● **Problem description**
Each line holding the word "inverters" must appear in the answer, copied from the entries.

● **Entries provided**
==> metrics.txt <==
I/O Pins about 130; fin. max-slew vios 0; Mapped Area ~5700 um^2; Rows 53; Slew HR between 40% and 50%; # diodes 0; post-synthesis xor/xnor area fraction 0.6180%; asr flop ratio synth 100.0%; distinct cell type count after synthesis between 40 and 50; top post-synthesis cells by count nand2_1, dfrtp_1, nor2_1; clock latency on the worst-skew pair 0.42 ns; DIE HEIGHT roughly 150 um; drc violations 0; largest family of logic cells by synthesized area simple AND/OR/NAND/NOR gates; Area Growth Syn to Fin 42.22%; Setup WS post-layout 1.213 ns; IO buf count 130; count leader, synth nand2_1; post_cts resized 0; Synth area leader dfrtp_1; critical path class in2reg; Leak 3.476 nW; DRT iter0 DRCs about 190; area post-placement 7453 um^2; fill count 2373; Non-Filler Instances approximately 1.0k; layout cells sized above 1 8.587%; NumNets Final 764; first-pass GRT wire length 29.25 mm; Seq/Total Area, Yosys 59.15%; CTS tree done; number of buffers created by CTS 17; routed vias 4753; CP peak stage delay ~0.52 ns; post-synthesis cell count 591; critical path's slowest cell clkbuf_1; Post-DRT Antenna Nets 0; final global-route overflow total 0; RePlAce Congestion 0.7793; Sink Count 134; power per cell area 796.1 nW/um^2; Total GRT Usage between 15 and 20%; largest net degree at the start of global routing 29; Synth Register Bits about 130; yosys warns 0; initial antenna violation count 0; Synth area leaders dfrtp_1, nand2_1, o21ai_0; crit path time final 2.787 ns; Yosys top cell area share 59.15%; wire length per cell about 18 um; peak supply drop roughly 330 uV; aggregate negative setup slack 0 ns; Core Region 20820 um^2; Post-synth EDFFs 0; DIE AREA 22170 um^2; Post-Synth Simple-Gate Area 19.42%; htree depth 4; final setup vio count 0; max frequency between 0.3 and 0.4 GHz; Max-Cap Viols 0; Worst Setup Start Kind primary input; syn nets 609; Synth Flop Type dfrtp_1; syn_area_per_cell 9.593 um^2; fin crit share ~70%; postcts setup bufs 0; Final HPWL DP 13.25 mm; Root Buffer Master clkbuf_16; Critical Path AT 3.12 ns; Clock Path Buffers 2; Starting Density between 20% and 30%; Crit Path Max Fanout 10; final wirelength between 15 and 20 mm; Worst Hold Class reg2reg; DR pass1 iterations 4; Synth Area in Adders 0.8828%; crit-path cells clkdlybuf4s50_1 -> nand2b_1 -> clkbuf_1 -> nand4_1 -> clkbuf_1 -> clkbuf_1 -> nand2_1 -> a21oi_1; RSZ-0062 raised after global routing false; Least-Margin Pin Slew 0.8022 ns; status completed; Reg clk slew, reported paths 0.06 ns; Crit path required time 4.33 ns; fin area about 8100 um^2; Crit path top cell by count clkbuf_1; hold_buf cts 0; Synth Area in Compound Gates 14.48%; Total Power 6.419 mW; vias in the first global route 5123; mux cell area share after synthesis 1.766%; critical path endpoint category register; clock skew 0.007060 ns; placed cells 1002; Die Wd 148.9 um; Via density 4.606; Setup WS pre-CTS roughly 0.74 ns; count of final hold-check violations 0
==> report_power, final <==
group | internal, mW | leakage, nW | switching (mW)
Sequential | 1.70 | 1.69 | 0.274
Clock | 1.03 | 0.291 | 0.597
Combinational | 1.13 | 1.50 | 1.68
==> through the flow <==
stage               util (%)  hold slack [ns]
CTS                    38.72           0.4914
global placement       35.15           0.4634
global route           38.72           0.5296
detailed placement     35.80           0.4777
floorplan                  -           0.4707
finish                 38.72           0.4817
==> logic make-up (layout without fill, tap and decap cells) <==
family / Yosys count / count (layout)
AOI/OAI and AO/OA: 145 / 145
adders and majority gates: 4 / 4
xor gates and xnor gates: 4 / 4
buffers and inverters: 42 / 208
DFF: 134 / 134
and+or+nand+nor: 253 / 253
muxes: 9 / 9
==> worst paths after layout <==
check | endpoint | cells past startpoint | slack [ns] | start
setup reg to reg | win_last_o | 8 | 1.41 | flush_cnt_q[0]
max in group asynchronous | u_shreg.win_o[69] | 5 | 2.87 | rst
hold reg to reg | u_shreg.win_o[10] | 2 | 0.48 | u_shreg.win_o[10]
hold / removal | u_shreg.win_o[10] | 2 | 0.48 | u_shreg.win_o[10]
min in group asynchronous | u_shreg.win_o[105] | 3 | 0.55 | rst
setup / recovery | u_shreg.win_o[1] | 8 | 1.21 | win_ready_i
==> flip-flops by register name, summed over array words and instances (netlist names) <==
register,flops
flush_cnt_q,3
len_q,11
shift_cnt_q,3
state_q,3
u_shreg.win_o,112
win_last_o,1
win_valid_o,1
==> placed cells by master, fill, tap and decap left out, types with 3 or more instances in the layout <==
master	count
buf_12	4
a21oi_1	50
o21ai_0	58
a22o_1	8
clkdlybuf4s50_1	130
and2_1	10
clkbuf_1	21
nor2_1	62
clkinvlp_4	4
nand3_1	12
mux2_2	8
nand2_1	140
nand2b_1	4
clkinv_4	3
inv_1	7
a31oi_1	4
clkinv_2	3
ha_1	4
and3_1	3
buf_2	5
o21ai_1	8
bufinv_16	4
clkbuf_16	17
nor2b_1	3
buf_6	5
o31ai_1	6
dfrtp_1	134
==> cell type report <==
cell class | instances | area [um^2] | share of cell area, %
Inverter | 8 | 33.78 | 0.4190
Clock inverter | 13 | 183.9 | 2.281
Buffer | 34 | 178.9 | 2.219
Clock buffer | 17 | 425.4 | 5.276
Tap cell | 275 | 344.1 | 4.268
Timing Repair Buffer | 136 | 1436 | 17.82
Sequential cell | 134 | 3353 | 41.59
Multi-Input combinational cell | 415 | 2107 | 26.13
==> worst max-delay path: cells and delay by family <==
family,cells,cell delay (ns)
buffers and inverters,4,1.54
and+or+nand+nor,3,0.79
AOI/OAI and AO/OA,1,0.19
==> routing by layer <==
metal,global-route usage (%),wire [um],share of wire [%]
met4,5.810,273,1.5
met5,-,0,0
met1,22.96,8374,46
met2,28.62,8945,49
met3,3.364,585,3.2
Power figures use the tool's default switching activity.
### src/rtl/edge_pulse.sv
// edge_pulse: rising-edge detector.
//   clk   - clock
//   reset - asynchronous active-high reset (clears the history flop)
//   level - level input, synchronous to clk
//   pulse - high while level is 1 and was 0 on the previous clock
module edge_pulse (
   input  logic clk,
   input  logic reset,
   input  logic level,
   output logic pulse
);

   logic level_q;

   always_ff @(posedge clk or posedge reset) begin
      if (reset) begin
         level_q <= 1'b0;
      end else begin
         level_q <= level;
      end
   end

   assign pulse = level & ~level_q;

endmodule

### src/rtl/game_referee.sv
// game_referee: Pong match rule engine.
//   clk, reset          - clock, asynchronous active-high reset
//   start               - start button level (edge-detected here)
//   frame_tick          - one-cycle strobe per video frame
//   ball_x              - ball X position, valid with frame_tick
//   player_right_scores - one-cycle pulse, right player scored
//   player_left_scores  - one-cycle pulse, left player scored
//   score_clear         - one-cycle pulse at match start
//   ball_run            - ball motion enable
//   ball_center         - hold ball at field centre
//   serve_left          - next serve goes toward the left player
//   game_over           - match finished
// All outputs are flops updated together with the state register.
module game_referee
   import pong_pkg::*;
#(
   parameter int unsigned X_W          = DEF_X_W,
   parameter int unsigned LEFT_LIMIT   = DEF_LEFT_LIMIT,
   parameter int unsigned RIGHT_LIMIT  = DEF_RIGHT_LIMIT,
   parameter int unsigned SERVE_FRAMES = DEF_SERVE_FRAMES,
   parameter int unsigned WIN_SCORE    = DEF_WIN_SCORE
) (
   input  logic           clk,
   input  logic           reset,
   input  logic           start,
   input  logic           frame_tick,
   input  logic [X_W-1:0] ball_x,
   output logic           player_right_scores,
   output logic           player_left_scores,
   output logic           score_clear,
   output logic           ball_run,
   output logic           ball_center,
   output logic           serve_left,
   output logic           game_over
);

   localparam int unsigned CNT_W = ($clog2(SERVE_FRAMES + 1) > 0) ? $clog2(SERVE_FRAMES + 1) : 1;
   localparam logic [CNT_W-1:0] SERVE_LOAD = CNT_W'(SERVE_FRAMES);
   localparam logic [X_W-1:0]   LEFT_X     = X_W'(LEFT_LIMIT);
   localparam logic [X_W-1:0]   RIGHT_X    = X_W'(RIGHT_LIMIT);

   ref_state_t         state;
   logic [CNT_W-1:0]   serve_cnt;
   logic [SCORE_W-1:0] score_r;
   logic [SCORE_W-1:0] score_l;
   logic [SCORE_W-1:0] score_now;
   logic               start_pulse;

   edge_pulse u_start_edge (
      .clk   (clk),
      .reset (reset),
      .level (start),
      .pulse (start_pulse)
   );

   // In SCORE, serve_left was just set toward the conceding side, so it
   // also identifies whose counter was bumped.
   assign score_now = serve_left ? score_r : score_l;

   always_ff @(posedge clk or posedge reset) begin
      if (reset) begin
         state               <= IDLE;
         serve_cnt           <= '0;
         score_r             <= '0;
         score_l             <= '0;
         player_right_scores <= 1'b0;
         player_left_scores  <= 1'b0;
         score_clear         <= 1'b0;
         ball_run            <= 1'b0;
         ball_center         <= 1'b1;
         serve_left          <= 1'b0;
         game_over           <= 1'b0;
      end else begin
         // Strobes default low; set for exactly one cycle below.
         player_right_scores <= 1'b0;
         player_left_scores  <= 1'b0;
         score_clear         <= 1'b0;

         unique case (state)
            IDLE, OVER: begin
               if (start_pulse) begin
                  state       <= SERVE;
                  score_clear <= 1'b1;
                  score_r     <= '0;
                  score_l     <= '0;
                  serve_left  <= 1'b0;
                  serve_cnt   <= SERVE_LOAD;
                  game_over   <= 1'b0;
                  ball_center <= 1'b1;
                  ball_run    <= 1'b0;
               end
            end

            SERVE: begin
               if (serve_cnt == '0) begin
                  state       <= PLAY;
                  ball_run    <= 1'b1;
                  ball_center <= 1'b0;
               end else if (frame_tick) begin
                  serve_cnt <= serve_cnt - CNT_W'(1);
               end
            end

            PLAY: begin
               if (frame_tick) begin
                  // Left test first: it wins if the limits overlap.
                  if (ball_x <= LEFT_X) begin
                     state               <= SCORE;
                     player_right_scores <= 1'b1;
                     score_r             <= sat_inc(score_r);
                     serve_left          <= 1'b1;
                     ball_run            <= 1'b0;
                     ball_center         <= 1'b1;
                  end else if (ball_x >= RIGHT_X) begin
                     state              <= SCORE;
                     player_left_scores <= 1'b1;
                     score_l            <= sat_inc(score_l);
                     serve_left         <= 1'b0;
                     ball_run           <= 1'b0;
                     ball_center        <= 1'b1;
                  end
               end
            end

            SCORE: begin
               if (WIN_SCORE != 0 && 32'(score_now) == WIN_SCORE) begin
                  state     <= OVER;
                  game_over <= 1'b1;
               end else begin
                  state     <= SERVE;
                  serve_cnt <= SERVE_LOAD;
               end
            end

            default: begin
               state <= IDLE;
            end
         endcase
      end
   end

endmodule
==> src/rtl/button_gesture_pkg.sv <==
// Shared definitions for the button gesture classifier.
//   - Legacy 3-bit state codes, plus the state enum built on those codes
//   - gesture_cnt_width(): counter width wide enough for the largest interval
package button_gesture_pkg;

    localparam logic [2:0] ST_IDLE   = 3'd0;
    localparam logic [2:0] ST_PRESS1 = 3'd1;
    localparam logic [2:0] ST_WAIT2  = 3'd2;
    localparam logic [2:0] ST_PRESS2 = 3'd3;
    localparam logic [2:0] ST_LONG   = 3'd4;

    typedef enum logic [2:0] {
        IDLE   = ST_IDLE,
        PRESS1 = ST_PRESS1,
        WAIT2  = ST_WAIT2,
        PRESS2 = ST_PRESS2,
        LONG   = ST_LONG
    } state_e;

    function automatic int unsigned gesture_cnt_width(input int unsigned l,
                                                      input int unsigned d,
                                                      input int unsigned r);
        int unsigned m;
        m = l;
        if (d > m) m = d;
        if (r > m) m = r;
        return $clog2(m) + 1;
    endfunction

endpackage

==> src/rtl/button_gesture_timer.sv <==
// gesture_timer: free-running interval counter for the gesture FSM.
//   clk, rst_n : clock, asynchronous active-low reset
//   clr        : synchronous clear (wins over en)
//   en         : increment enable
//   limit      : runtime compare value
//   hit        : high while cnt == limit
module gesture_timer #(
    parameter int unsigned width_p = 8
) (
    input  logic               clk,
    input  logic               rst_n,
    input  logic               clr,
    input  logic               en,
    input  logic [width_p-1:0] limit,
    output logic               hit
);

    logic [width_p-1:0] cnt;

    always_ff @(posedge clk or negedge rst_n) begin
        if (!rst_n) begin
            cnt <= '0;
        end else if (clr) begin
            cnt <= '0;
        end else if (en) begin
            cnt <= cnt + 1'b1;
        end
    end

    assign hit = (cnt == limit);

endmodule

==> src/rtl/button_gesture.sv <==
// button_gesture: classifies debounced press/release pulses into gestures.
//   clk_i, reset_ni : clock, asynchronous active-low reset
//   down_i, up_i    : one-cycle press / release pulses from the debouncer
//   held_o          : high while in PRESS1, PRESS2 or LONG
//   short_o         : single short press
//   double_o        : double click
//   long_o          : hold threshold reached
//   repeat_o        : auto-repeat tick while held long
// All outputs are registered; gesture pulses are one cycle wide and appear
// the cycle after the deciding event.
module button_gesture
    import button_gesture_pkg::*;
#(
    parameter int unsigned long_cycles_p   = 50_000_000,
    parameter int unsigned dclick_cycles_p = 15_000_000,
    parameter int unsigned repeat_cycles_p = 10_000_000
) (
    input  logic clk_i,
    input  logic reset_ni,
    input  logic down_i,
    input  logic up_i,
    output logic held_o,
    output logic short_o,
    output logic double_o,
    output logic long_o,
    output logic repeat_o
);

    localparam int unsigned cnt_width_p =
        gesture_cnt_width(long_cycles_p, dclick_cycles_p, repeat_cycles_p);

    localparam logic [cnt_width_p-1:0] long_lim   = cnt_width_p'(long_cycles_p - 1);
    localparam logic [cnt_width_p-1:0] dclick_lim = cnt_width_p'(dclick_cycles_p - 1);
    localparam logic [cnt_width_p-1:0] repeat_lim = cnt_width_p'(repeat_cycles_p - 1);

    state_e                 state, next_state;
    logic                   clr, en, hit;
    logic [cnt_width_p-1:0] limit;
    logic                   short_n, double_n, long_n, repeat_n;
    logic                   down_v, up_v;

    // Simultaneous down/up is a protocol violation: drop both.
    assign down_v = down_i & ~up_i;
    assign up_v   = up_i & ~down_i;
    assign en     = (state != IDLE);

    gesture_timer #(
        .width_p (cnt_width_p)
    ) u_timer (
        .clk   (clk_i),
        .rst_n (reset_ni),
        .clr   (clr),
        .en    (en),
        .limit (limit),
        .hit   (hit)
    );

    // Button events take priority over a coinciding timer hit in every state.
    always_comb begin
        next_state = state;
        clr        = 1'b0;
        limit      = '0;
        short_n    = 1'b0;
        double_n   = 1'b0;
        long_n     = 1'b0;
        repeat_n   = 1'b0;
        case (state)
            IDLE: begin
                clr = 1'b1;
                if (down_v) next_state = PRESS1;
            end
            PRESS1: begin
                limit = long_lim;
                if (up_v) begin
                    next_state = WAIT2;
                    clr        = 1'b1;
                end else if (hit) begin
                    next_state = LONG;
                    clr        = 1'b1;
                    long_n     = 1'b1;
                end
            end
            WAIT2: begin
                limit = dclick_lim;
                if (down_v) begin
                    next_state = PRESS2;
                    clr        = 1'b1;
                end else if (hit) begin
                    next_state = IDLE;
                    clr        = 1'b1;
                    short_n    = 1'b1;
                end
            end
            PRESS2: begin
                limit = long_lim;
                if (up_v) begin
                    next_state = IDLE;
                    clr        = 1'b1;
                    double_n   = 1'b1;
                end else if (hit) begin
                    next_state = LONG;
                    clr        = 1'b1;
                    long_n     = 1'b1;
                end
            end
            LONG: begin
                limit = repeat_lim;
                if (up_v) begin
                    next_state = IDLE;
                    clr        = 1'b1;
                end else if (hit) begin
                    clr      = 1'b1;
                    repeat_n = 1'b1;
                end
            end
            default: begin
                next_state = IDLE;
                clr        = 1'b1;
            end
        endcase
    end

    always_ff @(posedge clk_i or negedge reset_ni) begin
        if (!reset_ni) begin
            state    <= IDLE;
            held_o   <= 1'b0;
            short_o  <= 1'b0;
            double_o <= 1'b0;
            long_o   <= 1'b0;
            repeat_o <= 1'b0;
        end else begin
            state    <= next_state;
            held_o   <= (next_state == PRESS1) || (next_state == PRESS2) ||
                        (next_state == LONG);
            short_o  <= short_n;
            double_o <= double_n;
            long_o   <= long_n;
            repeat_o <= repeat_n;
        end
    end

    a_no_simultaneous_events : assert property (
        @(posedge clk_i) disable iff (!reset_ni) !(down_i && up_i)
    ) else $warning("button_gesture: down_i and up_i asserted in the same cycle");

    a_one_gesture_pulse : assert property (
        @(posedge clk_i) disable iff (!reset_ni)
        $onehot0({short_o, double_o, long_o, repeat_o})
    ) else $error("button_gesture: more than one gesture pulse in a cycle");

endmodule

==> config.mk <==
export PLATFORM = sky130hd
export DESIGN_NAME = button_gesture
export DESIGN_NICKNAME = d
export VERILOG_FILES = /design/src/rtl/button_gesture_pkg.sv /design/src/rtl/button_gesture_timer.sv /design/src/rtl/button_gesture.sv
export SDC_FILE = /design/constraint.sdc
export NUM_CORES = 1
export LEC_CHECK = 0
export ABC_CLOCK_PERIOD_IN_PS = 2800
export CAP_MARGIN = 20
export CORE_UTILIZATION = 59
export DETAILED_ROUTE_END_ITERATION = 8
export MAX_ROUTING_LAYER = met4
export PLACE_DENSITY_LB_ADDON = 0.2
export SYNTH_ARGS = -nofsm -noshare
export SYNTH_HDL_FRONTEND = slang
export SYNTH_SLANG_ARGS = --single-unit
==> constraint.sdc <==
create_clock -name clk_i -period 2.8 [get_ports clk_i]
set_input_delay 0.7 -clock clk_i [delete_from_list [all_inputs] [get_ports clk_i]]
set_output_delay 0.7 -clock clk_i [all_outputs]
set_load 0.005 [all_outputs]
**src/rtl/register_file_2r1w.sv**
```systemverilog
// register_file_2r1w: two registered read ports, one byte-strobed write port,
// out-of-range detection on every port. Storage and outputs clear on reset.
// Optional macro REGFILE_WR_BYPASS_EN: same-edge read/write to one in-range
// address returns the post-write value (write-first); default is read-first.

// One registered read port: data loads on en, valid/err are single-cycle pulses.
module regfile_rd_port #(
  parameter int W = 32
) (
  input  logic         clk,
  input  logic         rst,
  input  logic         en,
  input  logic         oor,
  input  logic [W-1:0] din,
  output logic [W-1:0] dout,
  output logic         valid,
  output logic         err
);
  // data holds when idle; pulses drop back to 0 one cycle after a request
  always_ff @(posedge clk or negedge rst) begin
    if (!rst) begin
      dout  <= '0;
      valid <= 1'b0;
      err   <= 1'b0;
    end else begin
      valid <= en;
      err   <= en & oor;
      if (en) dout <= din;
    end
  end
endmodule

module register_file_2r1w #(
  parameter int ADDR_WIDTH = 4,
  parameter int MEM_DEPTH  = 16,
  parameter int MEM_WIDTH  = 32
) (
  input  logic                   clk,
  input  logic                   rst,
  input  logic                   WrEn,
  input  logic [ADDR_WIDTH-1:0]  WrAddr,
  input  logic [MEM_WIDTH/8-1:0] WrStrb,
  input  logic [MEM_WIDTH-1:0]   WrData,
  output logic                   WrErr,
  input  logic                   RdEnA,
  input  logic [ADDR_WIDTH-1:0]  RdAddrA,
  output logic [MEM_WIDTH-1:0]   RdDataA,
  output logic                   RdValidA,
  output logic                   RdErrA,
  input  logic                   RdEnB,
  input  logic [ADDR_WIDTH-1:0]  RdAddrB,
  output logic [MEM_WIDTH-1:0]   RdDataB,
  output logic                   RdValidB,
  output logic                   RdErrB
);
  localparam int NB = MEM_WIDTH / 8;
  localparam int NP = 2;
  // one extra bit so MEM_DEPTH == 2^ADDR_WIDTH is representable
  localparam logic [ADDR_WIDTH:0] DEPTH = (ADDR_WIDTH+1)'(MEM_DEPTH);

  logic [MEM_WIDTH-1:0] mem [MEM_DEPTH];

  logic                wr_in;
  logic                wr_ok;
  logic [NB-1:0][7:0]  wr_old;
  logic [NB-1:0][7:0]  wr_new;

  assign wr_in  = {1'b0, WrAddr} < DEPTH;
  assign wr_ok  = WrEn & wr_in;
  assign wr_old = mem[WrAddr];

  // merged entry: strobed lanes from WrData, others from current contents
  for (genvar i = 0; i < NB; i++) begin : g_lane
    assign wr_new[i] = WrStrb[i] ? WrData[8*i +: 8] : wr_old[i];
  end

  // storage update; out-of-range writes are dropped
  always_ff @(posedge clk or negedge rst) begin
    if (!rst) begin
      for (int i = 0; i < MEM_DEPTH; i++) mem[i] <= '0;
    end else if (wr_ok) begin
      mem[WrAddr] <= wr_new;
    end
  end

  // out-of-range write flag, pulsed the cycle after the request
  always_ff @(posedge clk or negedge rst) begin
    if (!rst) WrErr <= 1'b0;
    else      WrErr <= WrEn & ~wr_in;
  end

  logic [NP-1:0]                 rd_en;
  logic [NP-1:0][ADDR_WIDTH-1:0] rd_addr;
  logic [NP-1:0][MEM_WIDTH-1:0]  rd_q;
  logic [NP-1:0]                 rd_vld;
  logic [NP-1:0]                 rd_err;

  assign rd_en   = {RdEnB, RdEnA};
  assign rd_addr = {RdAddrB, RdAddrA};

  for (genvar p = 0; p < NP; p++) begin : g_rd
    logic                 hit;
    logic [MEM_WIDTH-1:0] lookup;

    assign hit = {1'b0, rd_addr[p]} < DEPTH;

    // read mux: entry, optional same-edge write forward, zero when out of range
    always_comb begin
      lookup = mem[rd_addr[p]];
`ifdef REGFILE_WR_BYPASS_EN
      if (wr_ok && rd_addr[p] == WrAddr) lookup = wr_new;
`endif
      if (!hit) lookup = '0;
    end

    regfile_rd_port #(.W(MEM_WIDTH)) u_rd (
      .clk   (clk),
      .rst   (rst),
      .en    (rd_en[p]),
      .oor   (~hit),
      .din   (lookup),
      .dout  (rd_q[p]),
      .valid (rd_vld[p]),
      .err   (rd_err[p])
    );
  end

  assign RdDataA  = rd_q[0];
  assign RdValidA = rd_vld[0];
  assign RdErrA   = rd_err[0];
  assign RdDataB  = rd_q[1];
  assign RdValidB = rd_vld[1];
  assign RdErrB   = rd_err[1];
endmodule

```
## src/rtl/fifo_rd_stream_pkg.sv

```systemverilog
// Shared definitions for the FWFT FIFO read-burst streamer.
// Holds the FSM state encoding used by fifo_rd_stream.
package fifo_rd_stream_pkg;

  typedef enum logic [1:0] {
    ST_IDLE  = 2'd0,
    ST_RUN   = 2'd1,
    ST_FLUSH = 2'd2
  } state_e;

endpackage

```

## src/rtl/fifo_rd_stream.sv

```systemverilog
// Reads a burst of burst_len words from a first-word-fall-through FIFO and
// presents them on a single-stage valid/ready output register.
//
// Ports:
//   clk, rst_n        clock, asynchronous active-low reset
//   start, burst_len  one-cycle burst request and its word count (IDLE only)
//   fifo_empty        FWFT FIFO empty flag
//   fifo_dout         FWFT head word, valid while fifo_empty is low
//   fifo_pop          pop strobe to the FIFO (combinational)
//   out_valid/ready   output handshake; out_data/out_last are the payload
//   busy              burst in progress (RUN or FLUSH)
//   done              one-cycle pulse after the final word is accepted
module fifo_rd_stream
  import fifo_rd_stream_pkg::*;
#(
  parameter int unsigned WIDTH    = 128,
  parameter int unsigned LEN_BITS = 8
) (
  input  logic                clk,
  input  logic                rst_n,
  input  logic                start,
  input  logic [LEN_BITS-1:0] burst_len,
  input  logic                fifo_empty,
  input  logic [WIDTH-1:0]    fifo_dout,
  output logic                fifo_pop,
  output logic                out_valid,
  input  logic                out_ready,
  output logic [WIDTH-1:0]    out_data,
  output logic                out_last,
  output logic                busy,
  output logic                done
);

  state_e              state_q, state_d;
  logic [LEN_BITS-1:0] rem_q, rem_d;
  logic [WIDTH-1:0]    data_q, data_d;
  logic                valid_q, valid_d;
  logic                last_q, last_d;
  logic                done_q, done_d;
  logic                pop_c;
  logic                xfer_c;

  // State and output registers
  always_ff @(posedge clk or negedge rst_n) begin
    if (!rst_n) begin
      state_q <= ST_IDLE;
      rem_q   <= '0;
      data_q  <= '0;
      valid_q <= 1'b0;
      last_q  <= 1'b0;
      done_q  <= 1'b0;
    end else begin
      state_q <= state_d;
      rem_q   <= rem_d;
      data_q  <= data_d;
      valid_q <= valid_d;
      last_q  <= last_d;
      done_q  <= done_d;
    end
  end

  // Next-state, datapath and pop decision
  always_comb begin
    state_d = state_q;
    rem_d   = rem_q;
    data_d  = data_q;
    valid_d = valid_q;
    last_d  = last_q;
    done_d  = 1'b0;

    xfer_c = valid_q && out_ready;
    // Pop only when the output register is free or draining this cycle.
    pop_c  = (state_q == ST_RUN) && !fifo_empty && (rem_q != '0) &&
             (!valid_q || out_ready);

    if (xfer_c) begin
      valid_d = 1'b0;
      last_d  = 1'b0;
    end
    // A same-cycle pop overrides the drain and refills the register.
    if (pop_c) begin
      data_d  = fifo_dout;
      valid_d = 1'b1;
      last_d  = (rem_q == LEN_BITS'(1));
      rem_d   = rem_q - LEN_BITS'(1);
    end

    case (state_q)
      ST_IDLE: begin
        if (start && (burst_len != '0)) begin
          rem_d   = burst_len;
          state_d = ST_RUN;
        end
      end
      ST_RUN: begin
        if (pop_c && (rem_q == LEN_BITS'(1))) begin
          state_d = ST_FLUSH;
        end
      end
      ST_FLUSH: begin
        // Only the final word can be held in the register here.
        if (xfer_c && last_q) begin
          state_d = ST_IDLE;
          done_d  = 1'b1;
        end
      end
      default: state_d = ST_IDLE;
    endcase
  end

  assign fifo_pop  = pop_c;
  assign out_valid = valid_q;
  assign out_data  = data_q;
  assign out_last  = last_q;
  assign done      = done_q;
  assign busy      = (state_q != ST_IDLE);

endmodule
```
`config.mk`:
```
export PLATFORM = sky130hd
export DESIGN_NAME = vreg_port_arbiter
export DESIGN_NICKNAME = d
export VERILOG_FILES = /design/src/rtl/vreg_port_arbiter.sv
export SDC_FILE = /design/constraint.sdc
export NUM_CORES = 1
export LEC_CHECK = 0
export ABC_AREA = 0
export CAP_MARGIN = 20
export CORE_AREA = 2 2 266 268
export CTS_BUF_LIST = sky130_fd_sc_hd__clkbuf_8
export DETAILED_ROUTE_END_ITERATION = 12
export DIE_AREA = 0 0 268 270
export PLACE_DENSITY = 0.58
export SETUP_SLACK_MARGIN = 0.4
export SLEW_MARGIN = 30
export SYNTH_ARGS = -nofsm -noshare
export SYNTH_HDL_FRONTEND = slang
export SYNTH_SLANG_ARGS = --single-unit
```
`constraint.sdc`:
```
create_clock -name clk -period 4.7 [get_ports clk]
set_input_delay 0.705 -clock clk [delete_from_list [all_inputs] [get_ports clk]]
set_output_delay 0.705 -clock clk [all_outputs]
set_load 0.005 [all_outputs]
```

● **Written response**
buffers and inverters: 42 / 208
buffers and inverters,4,1.54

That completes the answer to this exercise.